Der Schweiz und der „Greater Zurich Area“ ist das gut gelungen. Doch was wir im Standortwettbewerb gewinnen, verlieren wir nicht nur in der Binnenwirtschaft. Auch die Produktivität der Familien und Nachbarschaften leidet unten den langen Arbeitswegen und häufigen Wohnortswechseln. Das Hauptproblem ist, dass die Standortsieger mit ihren hohen Einkommen die nationalen Ressourcen überbeanspruchen und damit verteuern. Das betrifft vor allem, aber nicht nur, den Baugrund. Das BIP pro Kopf mag zwar dank dem Sieg im Standortwettbewerb weiter wachsen, aber seine Zusammensetzung verschlechtert sich – mehr Kaviar für die Reichen, weniger Brot für alle anderen.
Auch aus übergreifender Sicht ist es kontraproduktiv, wenn sich immer mehr produktive Tätigkeiten an wenigen Standorten konzentrieren, wenn nicht mehrt dort gearbeitet wird, wo die Menschen mit ihren lokalen Bedürfnissen sind, sondern wenn die die Menschen dorthin auswandern müssen, wo die Jobs im Rahmen des Standortwettbewerbs verlegt werden. Global gesehen ist es unsinnig, wenn die Leute die armen Gegenden verlassen, wo noch viel zu tun wäre, um dort Arbeit zu finden, wo diese eigentlich schon gemacht ist.
Im Bann der Exportwirtschaft und des Standortwettbewerbs
Das legt die Vermutung nahe, dass wir mit einer intelligenteren Aufteilung zwischen Bedarfswirtschaft, Binnenmarkt und Exportwirtschaft unser Wohlergehen deutlich steigern könnten.

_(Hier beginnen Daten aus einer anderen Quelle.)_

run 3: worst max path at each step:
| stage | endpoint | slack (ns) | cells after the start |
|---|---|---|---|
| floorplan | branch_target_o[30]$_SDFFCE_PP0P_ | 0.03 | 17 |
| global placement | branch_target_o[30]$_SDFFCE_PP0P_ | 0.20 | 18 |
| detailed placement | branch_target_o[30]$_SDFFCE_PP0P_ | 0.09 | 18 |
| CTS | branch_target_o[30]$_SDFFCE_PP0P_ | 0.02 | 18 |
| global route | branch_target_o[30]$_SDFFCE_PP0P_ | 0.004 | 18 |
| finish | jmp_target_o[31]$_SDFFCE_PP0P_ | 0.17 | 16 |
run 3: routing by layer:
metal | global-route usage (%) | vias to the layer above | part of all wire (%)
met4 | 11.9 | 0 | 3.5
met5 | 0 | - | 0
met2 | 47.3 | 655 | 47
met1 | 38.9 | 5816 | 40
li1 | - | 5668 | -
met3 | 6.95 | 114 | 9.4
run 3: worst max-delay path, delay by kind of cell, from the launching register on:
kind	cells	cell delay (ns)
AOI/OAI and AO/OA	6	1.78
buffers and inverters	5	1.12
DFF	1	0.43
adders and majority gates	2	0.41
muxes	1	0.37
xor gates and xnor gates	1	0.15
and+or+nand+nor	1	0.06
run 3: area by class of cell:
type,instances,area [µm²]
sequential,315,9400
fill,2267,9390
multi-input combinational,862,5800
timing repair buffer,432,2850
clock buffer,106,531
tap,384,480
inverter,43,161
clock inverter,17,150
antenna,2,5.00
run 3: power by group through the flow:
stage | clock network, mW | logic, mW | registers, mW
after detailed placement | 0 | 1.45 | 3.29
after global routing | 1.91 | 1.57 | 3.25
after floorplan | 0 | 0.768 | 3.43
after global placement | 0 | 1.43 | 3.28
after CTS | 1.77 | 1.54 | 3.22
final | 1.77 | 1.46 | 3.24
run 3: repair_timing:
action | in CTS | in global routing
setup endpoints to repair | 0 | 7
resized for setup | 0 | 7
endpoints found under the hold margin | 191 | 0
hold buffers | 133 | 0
**src/rtl/regfile_mp.sv**
```systemverilog
// regfile_mp: multi-read-port integer register file with registered reads,
// same-cycle write-to-read bypass and a per-register busy scoreboard.
// Register 0 is hardwired to zero and can never be marked busy.
//
// Ports (port p occupies slice [p*W +: W] of each packed per-port field):
//   clk        in   clock, all state updates on the rising edge
//   rst        in   asynchronous active-low reset
//   rd_addr    in   NRD*AW   read address per port
//   rd_data    out  NRD*XLEN registered read data per port
//   rd_busy    out  NRD      registered busy flag per port
//   wr_en      in   write strobe
//   wr_addr    in   AW       write address
//   wr_data    in   XLEN     write data
//   busy_set   in   mark busy_addr busy (producer issued)
//   busy_addr  in   AW       register to mark busy
//   busy_vec   out  NREG     current scoreboard, direct register output
module regfile_mp #(
  parameter  int XLEN      = 32,
  parameter  int NREG      = 32,
  parameter  int NRD       = 2,
  parameter  int INIT_MODE = 0,
  localparam int AW        = $clog2(NREG)
) (
  input  logic                clk,
  input  logic                rst,
  input  logic [NRD*AW-1:0]   rd_addr,
  output logic [NRD*XLEN-1:0] rd_data,
  output logic [NRD-1:0]      rd_busy,
  input  logic                wr_en,
  input  logic [AW-1:0]       wr_addr,
  input  logic [XLEN-1:0]     wr_data,
  input  logic                busy_set,
  input  logic [AW-1:0]       busy_addr,
  output logic [NREG-1:0]     busy_vec
);

  logic [XLEN-1:0]     mem [NREG];
  logic [NREG-1:0]     busy_nxt;
  logic [NRD*XLEN-1:0] rd_data_nxt;
  logic [NRD-1:0]      rd_busy_nxt;
  logic [AW-1:0]       ra;

  // Storage array; entry 0 is never written so it always holds zero.
  always_ff @(posedge clk or negedge rst) begin
    if (!rst) begin
      for (int unsigned i = 0; i < NREG; i++) begin
        if (INIT_MODE == 1 && i != 0) mem[i] <= XLEN'(i * 10);
        else                          mem[i] <= '0;
      end
    end else if (wr_en && wr_addr != '0) begin
      mem[wr_addr] <= wr_data;
    end
  end

  // Scoreboard next state: retire clears, issue sets afterwards so that an
  // issue-after-retire to the same register leaves it busy.
  always_comb begin
    busy_nxt = busy_vec;
    if (wr_en)    busy_nxt[wr_addr]   = 1'b0;
    if (busy_set) busy_nxt[busy_addr] = 1'b1;
    busy_nxt[0] = 1'b0;
  end

  always_ff @(posedge clk or negedge rst) begin
    if (!rst) busy_vec <= '0;
    else      busy_vec <= busy_nxt;
  end

  // Read ports see the post-edge view: write data is forwarded and the busy
  // flag is taken from the resolved next scoreboard.
  always_comb begin
    rd_data_nxt = '0;
    rd_busy_nxt = '0;
    ra          = '0;
    for (int unsigned p = 0; p < NRD; p++) begin
      ra = rd_addr[p*AW +: AW];
      if (ra == '0)
        rd_data_nxt[p*XLEN +: XLEN] = '0;
      else if (wr_en && wr_addr == ra)
        rd_data_nxt[p*XLEN +: XLEN] = wr_data;
      else
        rd_data_nxt[p*XLEN +: XLEN] = mem[ra];
      rd_busy_nxt[p] = busy_nxt[ra];
    end
  end

  always_ff @(posedge clk or negedge rst) begin
    if (!rst) begin
      rd_data <= '0;
      rd_busy <= '0;
    end else begin
      rd_data <= rd_data_nxt;
      rd_busy <= rd_busy_nxt;
    end
  end

endmodule

```
**config.mk**
```make
export PLATFORM = sky130hd
export DESIGN_NAME = regfile_mp
export DESIGN_NICKNAME = d
export VERILOG_FILES = /design/src/rtl/regfile_mp.sv
export SDC_FILE = /design/constraint.sdc
export NUM_CORES = 2
export LEC_CHECK = 0
export CORE_MARGIN = 5
export CORE_UTILIZATION = 48
export CTS_CLUSTER_SIZE = 14
export DETAILED_ROUTE_END_ITERATION = 8
export GPL_ROUTABILITY_DRIVEN = 0
export PLACE_DENSITY_LB_ADDON = 0.12
export SYNTH_ARGS = -nofsm -noshare
export SYNTH_HDL_FRONTEND = slang
export SYNTH_SLANG_ARGS = --single-unit
```
**constraint.sdc**
```tcl
create_clock -name clk -period 4.4 [get_ports clk]
set_input_delay 0.44 -clock clk [delete_from_list [all_inputs] [get_ports clk]]
set_output_delay 0.44 -clock clk [all_outputs]
set_load 0.02 [all_outputs]
```
==> results.md <==
- Status: complete, no violations
- RSZ-0062 raised after global routing: no
- Max_cap viols: 0
- Hold Vio Cnt, Final: 0
- First-pass GRT wire length: around 270,000 µm
- Post-route antenna net violation count: 0
- Max frequency: 346.5 MHz
- Die H: ~360 µm
- Worst Path Class, Setup: input port to flop
- Cells on Worst Hold Path: 2
- Row Count: between 100 and 150
- Static leakage power: roughly 28 nW
- CTS tree: yes
- Reg2Reg Depth: 4
- Die Width: about 360 µm
- Die area: 128,400 µm²
- Fin util: a little over half
- Initial antenna violation count: 7
- Hold Startpoint: rd_addr[9]
- CP Max Fanout: 43
- Async SR Flop Fraction: 100.0%
- Number of I/O pins: 154
- Core area: between 100,000 and 150,000 µm²
- Final slew viol count: 0
- DRC: 0
- All-Layer GR Usage: 28.71%
- Peak supply drop: 0.0003967 V
- Filler cells: around 9,400
- Total power: approximately 0.031 W
- Mapped Cells: 3,675
- Synth Net Count: around 3,700
- Worst EP arrival: ~3.5 ns
- Most common cell after layout, fill and taps aside: dfrtp_1
- TritonCTS Buffers: 131
- DRT Pass-1 Iters: 8
- Power per Cell Area: ~480 nW/µm²
- # setup viols final: 0
- Initial Utilization: about half
- Synth Warn #: 0
- Yosys reg bits: 1,121
- Post-synthesis sequential area ratio: between 40% and 50%
- CP Launch Type: input port
- Post-synth EDFFs: 0
- Number of buffers added on ports: 152
- Worst hold path class: input port to flop
- Slew of the pin with the lowest slew margin: 1.231 ns
- Hold EP: rd_busy[1]
- Tcrit/Tclk final: between 60 and 70%
- Main area contributors after synthesis: dfrtp_1, mux4_2, mux2_2
- Clock tree buffer depth: 3
- H-tree depth: 4
- Avg WL per Cell: about 34 µm
- Layout cells sized above 1: roughly 53%
- Cell variety after synth: 56
- Area delta synth->final: 13.02%
- Min Tclk post-route: 2.886 ns
- Setup Skew: roughly 0.025 ns
- Setup Fix Bufs, Post-CTS: 0
- Clk pin slew, worst setup/hold paths: approximately 0.06 ns
- Final nets: 3,708
- Slew HR: around 18%
- Yosys top cell by area: dfrtp_1
- Number of global-route vias before repair: ~39,000
- Reg-to-reg critical path endpoint: rd_data[15]
- Top_reg_cell synth: dfrtp_1
- WL final: approximately 180,000 µm
- Final worst setup slack: around 1.5 ns
- Worst r2r src: mem[527]
- R2R setup slack: approximately 2.2 ns
- Hpwl dp: roughly 100,000 µm
- CTS sink count: 1,121
- Worst Path Required: 5.02 ns
- Synthesized area per cell: about 16 µm²
- Most frequent cells in the layout: dfrtp_1, mux2_2, mux4_2
- Clk_lat worst skew: between 0.7 and 0.8 ns
- Post-synth top area share: between 40% and 50%
- 1st-iter DRT viols: approximately 3,000
- Grt ovf: 0
- Setup WS pre-CTS: 0.8302 ns
- DR vias: between 30,000 and 40,000
- CTS Hold Buffers Added: 1
- Via-per-instance ratio: approximately 6.6
- Critical path capture point type: flop
- Root Driver: clkbuf_16
- Largest net degree at the start of global routing: 123
- Final setup TNS: 0 ns
- Post-CTS sizing: 0
- Cell Area, Synth: between 50,000 and 60,000 µm²
## cell usage after synthesis (2+ instances only)
| library cell | n |
|---|---|
| nand3_1 | 9 |
| nor3_1 | 13 |
| nand4b_1 | 5 |
| nor3b_1 | 3 |
| dfrtp_1 | 1121 |
| nor2_1 | 84 |
| a32oi_1 | 2 |
| a21oi_1 | 11 |
| nand2_1 | 109 |
| o2111ai_1 | 2 |
| xnor2_1 | 2 |
| buf_6 | 3 |
| and3b_1 | 4 |
| clkbuf_1 | 293 |
| a2111oi_0 | 3 |
| xor2_1 | 8 |
| or3_1 | 4 |
| a22o_1 | 9 |
| a221oi_1 | 2 |
| o21ai_0 | 79 |
| buf_2 | 73 |
| o2bb2ai_1 | 2 |
| nand3b_1 | 2 |
| o211ai_1 | 4 |
| o22ai_1 | 5 |
| a22oi_1 | 3 |
| nand2b_1 | 8 |
| buf_1 | 51 |
| or2_2 | 5 |
| mux2i_1 | 73 |
| nor2b_1 | 8 |
| a31o_2 | 2 |
| a221o_1 | 2 |
| nor4_1 | 3 |
| inv_1 | 11 |
| nor4bb_1 | 2 |
| and3_1 | 3 |
| a41oi_1 | 2 |
| mux4_2 | 638 |
| buf_4 | 3 |
| mux2_2 | 994 |
## layer usage
layer | wire (µm) | global-route usage [%] | part of all wire, % | vias up
met3 | 14150 | 6.458 | 7.8 | 365
met1 | 76900 | 41.41 | 43 | 19567
met2 | 83140 | 43.98 | 46 | 1555
met4 | 6064 | 9.024 | 3.4 | 2
li1 | - | - | - | 14114
met5 | 12 | 0 | 0.0067 | -
## kinds of logic after synthesis
| logic type | share of synthesized area (%) |
|---|---|
| other cells | 0.006439 |
| flops | 48.16 |
| simple gates | 2.077 |
| xor+xnor | 0.1504 |
| compound gates | 1.431 |
| buf+inv | 3.027 |
| mux | 45.14 |
## state kept, by name (all words and copies together), names as in the netlist
signal,count
rd_busy,2
busy_vec,31
rd_data,64
mem,1024
## stage by stage
step                      cell area [µm²]  hold slack [ns]  cells
final                               65820           0.2147   5357
after global routing                65820           0.1918   5355
after detailed placement            61620           0.3823   5130
after CTS                           65810           0.1641   5353
after global placement              61620           0.3764   5130
after floorplan                     58240           0.1444   3675
## worst max path at each step
stage                        to  slack [ns]  cells past startpoint  startpoint
finish               rd_data[9]        1.51                      7  wr_addr[1]
global route         rd_data[1]        1.35                      8  wr_addr[1]
CTS                 rd_data[29]        1.64                      8  wr_addr[1]
detailed placement  rd_data[29]        0.83                      8  wr_addr[1]
global placement    rd_data[29]        0.92                      7  wr_addr[1]
floorplan           rd_data[11]        1.84                      9  rd_addr[0]
## worst max-delay path, stage by stage
cell,delay [ns]
clkdlybuf4s50_1,0.72
xor2_1,0.30
nor4_1,0.60
nand3_4,0.49
buf_4,0.53
o21ai_0,0.30
nor2_1,0.08
## power breakdown
part           switching, W  internal (W)
Combinational       0.00273       0.00410
Sequential          0.00145        0.0123
Clock               0.00441       0.00631
Total               0.00859        0.0228
## layout make-up
class / instances / area (µm²) / share of cell area [%]
inverters: 12 / 47.55 / 0.07223
repair buffers: 268 / 2844 / 4.321
diodes: 4 / 10.01 / 0.01521
clock buffers: 191 / 3821 / 5.805
well taps: 1612 / 2017 / 3.064
multi-input cells: 2118 / 28670 / 43.56
clock inverters: 31 / 359.1 / 0.5455
flip-flops and latches: 1121 / 28050 / 42.62
Note: power is estimated with default switching activity, not from simulation.
`src/rtl/mptw_req_arbiter_if.sv`:
```
// Walk-transaction type and the requester/fetch-side bundle of the MPT walk arbiter.
package mpt_pkg;
  typedef struct packed {
    logic [1:0]  op;
    logic [31:0] mpt_addr;
    logic [7:0]  tag;
  } mptw_transaction_t;
endpackage

interface mptw_req_arbiter_if
  import mpt_pkg::*;
#(
  parameter int unsigned NUM_REQ = 4,
  parameter int unsigned IDX_W   = $clog2(NUM_REQ)
);
  logic              [NUM_REQ-1:0] req_valid_i;
  mptw_transaction_t [NUM_REQ-1:0] req_transaction_i;
  logic              [NUM_REQ-1:0] req_ready_o;
  logic                            mptw_valid_o;
  mptw_transaction_t               mptw_transaction_o;
  logic                            mptw_ready_i;
  logic              [IDX_W-1:0]   grant_id_o;

  modport slave (
    input  req_valid_i, req_transaction_i, mptw_ready_i,
    output req_ready_o, mptw_valid_o, mptw_transaction_o, grant_id_o
  );

  modport master (
    output req_valid_i, req_transaction_i, mptw_ready_i,
    input  req_ready_o, mptw_valid_o, mptw_transaction_o, grant_id_o
  );
endinterface

```
`src/rtl/mptw_req_arbiter.sv`:
```
// Round-robin arbiter feeding one registered MPT walk transaction to the fetch stage.
module mptw_req_arbiter
  import mpt_pkg::*;
#(
  parameter int unsigned NUM_REQ = 4,
  parameter int unsigned IDX_W   = $clog2(NUM_REQ)
) (
  input  logic                clk_i,
  input  logic                rst_i,
  input  logic                flush_i,
  output logic                busy_o,
  mptw_req_arbiter_if.slave   bus
);

  logic              r_out_valid;
  mptw_transaction_t r_out_txn;
  logic [IDX_W-1:0]  r_out_id;
  logic [IDX_W-1:0]  r_last_grant;

  logic               w_load_en;
  logic               w_found;
  logic               w_accept;
  logic [IDX_W-1:0]   w_win;
  logic [IDX_W-1:0]   w_idx;
  logic [NUM_REQ-1:0] w_ready;
  int unsigned        w_pos;

  // Search starts one past the last granted requester and wraps.
  always_comb begin
    w_found = 1'b0;
    w_win   = '0;
    w_idx   = '0;
    w_pos   = 0;
    for (int unsigned i = 0; i < NUM_REQ; i++) begin
      w_pos = (32'(r_last_grant) + 32'd1 + i) % NUM_REQ;
      w_idx = IDX_W'(w_pos);
      if (!w_found && bus.req_valid_i[w_idx]) begin
        w_found = 1'b1;
        w_win   = w_idx;
      end
    end
  end

  assign w_load_en = (~r_out_valid | bus.mptw_ready_i) & ~flush_i;
  assign w_accept  = w_load_en & w_found & ~rst_i;

  always_comb begin
    w_ready = '0;
    if (w_accept) begin
      w_ready[w_win] = 1'b1;
    end
  end

  always_ff @(posedge clk_i or posedge rst_i) begin
    if (rst_i) begin
      r_out_valid  <= 1'b0;
      r_out_txn    <= '0;
      r_out_id     <= '0;
      r_last_grant <= IDX_W'(NUM_REQ - 1);
    end else if (flush_i) begin
      r_out_valid <= 1'b0;
    end else if (w_accept) begin
      r_out_valid  <= 1'b1;
      r_out_txn    <= bus.req_transaction_i[w_win];
      r_out_id     <= w_win;
      r_last_grant <= w_win;
    end else if (r_out_valid && bus.mptw_ready_i) begin
      r_out_valid <= 1'b0;
    end
  end

  assign bus.req_ready_o        = w_ready;
  assign bus.mptw_valid_o       = r_out_valid;
  assign bus.mptw_transaction_o = r_out_txn;
  assign bus.grant_id_o         = r_out_id;
  assign busy_o                 = ~rst_i & (r_out_valid | (|bus.req_valid_i));

endmodule

```
`src/flat_wrapper.sv`:
```
// flat-port wrapper written by rule: the top's interface ports become plain ports
module mptw_req_arbiter_flat import mpt_pkg::*;
#(
  parameter int unsigned NUM_REQ = 4,
  parameter int unsigned IDX_W   = $clog2(NUM_REQ)
)
  (clk_i, rst_i, flush_i, busy_o, bus_req_valid_i, bus_req_transaction_i, bus_mptw_ready_i, bus_req_ready_o, bus_mptw_valid_o, bus_mptw_transaction_o, bus_grant_id_o);
  mptw_req_arbiter_if #(.NUM_REQ(NUM_REQ), .IDX_W(IDX_W)) bus_i ();
  input  logic clk_i;
  input  logic rst_i;
  input  logic flush_i;
  output logic busy_o;
  input wire logic [$bits(bus_i.req_valid_i)-1:0] bus_req_valid_i;
  input wire logic [$bits(bus_i.req_transaction_i)-1:0] bus_req_transaction_i;
  input wire logic [$bits(bus_i.mptw_ready_i)-1:0] bus_mptw_ready_i;
  output wire logic [$bits(bus_i.req_ready_o)-1:0] bus_req_ready_o;
  output wire logic [$bits(bus_i.mptw_valid_o)-1:0] bus_mptw_valid_o;
  output wire logic [$bits(bus_i.mptw_transaction_o)-1:0] bus_mptw_transaction_o;
  output wire logic [$bits(bus_i.grant_id_o)-1:0] bus_grant_id_o;
  assign bus_i.req_valid_i = bus_req_valid_i;
  assign bus_i.req_transaction_i = bus_req_transaction_i;
  assign bus_i.mptw_ready_i = bus_mptw_ready_i;
  assign bus_req_ready_o = bus_i.req_ready_o;
  assign bus_mptw_valid_o = bus_i.mptw_valid_o;
  assign bus_mptw_transaction_o = bus_i.mptw_transaction_o;
  assign bus_grant_id_o = bus_i.grant_id_o;
  mptw_req_arbiter #(.NUM_REQ(NUM_REQ), .IDX_W(IDX_W)) u_core (.clk_i(clk_i), .rst_i(rst_i), .flush_i(flush_i), .busy_o(busy_o), .bus(bus_i));
endmodule
```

Dass darüber noch nicht einmal diskutiert wird, hängt auch damit zusammen, dass unser volkswirtschaftliches Denken – samt den einschlägigen Institutionen – ganz im Bann der Exportwirtschaft und des Standortwettbewerbs stehen.
Das gilt weitgehend auch für die Sozialdemokratie und die Gewerkschaften. Deren Sorge gilt vor allem den (gutbezahlten) Arbeitsplätzen, und da finden die spektakulären Verschiebungen und Verlagerungen praktisch nur in der Exportindustrie statt – auch wenn die neu gewonnen Jobs per Saldo immer nur von neu Zugezogenen besetzt werden. Unter dem Strich ist es aber immer noch so, dass gut 85 Prozent der bezahlten Arbeit von Einheimischen für Einheimische geleistet wird.
Vor allem aber zeigt die dramatische Entwicklung auf den Immobilienmärkten, dass die auf den Export und den Standortwettbewerb fixierte Wirtschaftspolitik in eine gefährliche Sackgasse geführt hat. Es ist höchster Zeit, die Wirtschaft wieder ganzheitlich zu denken.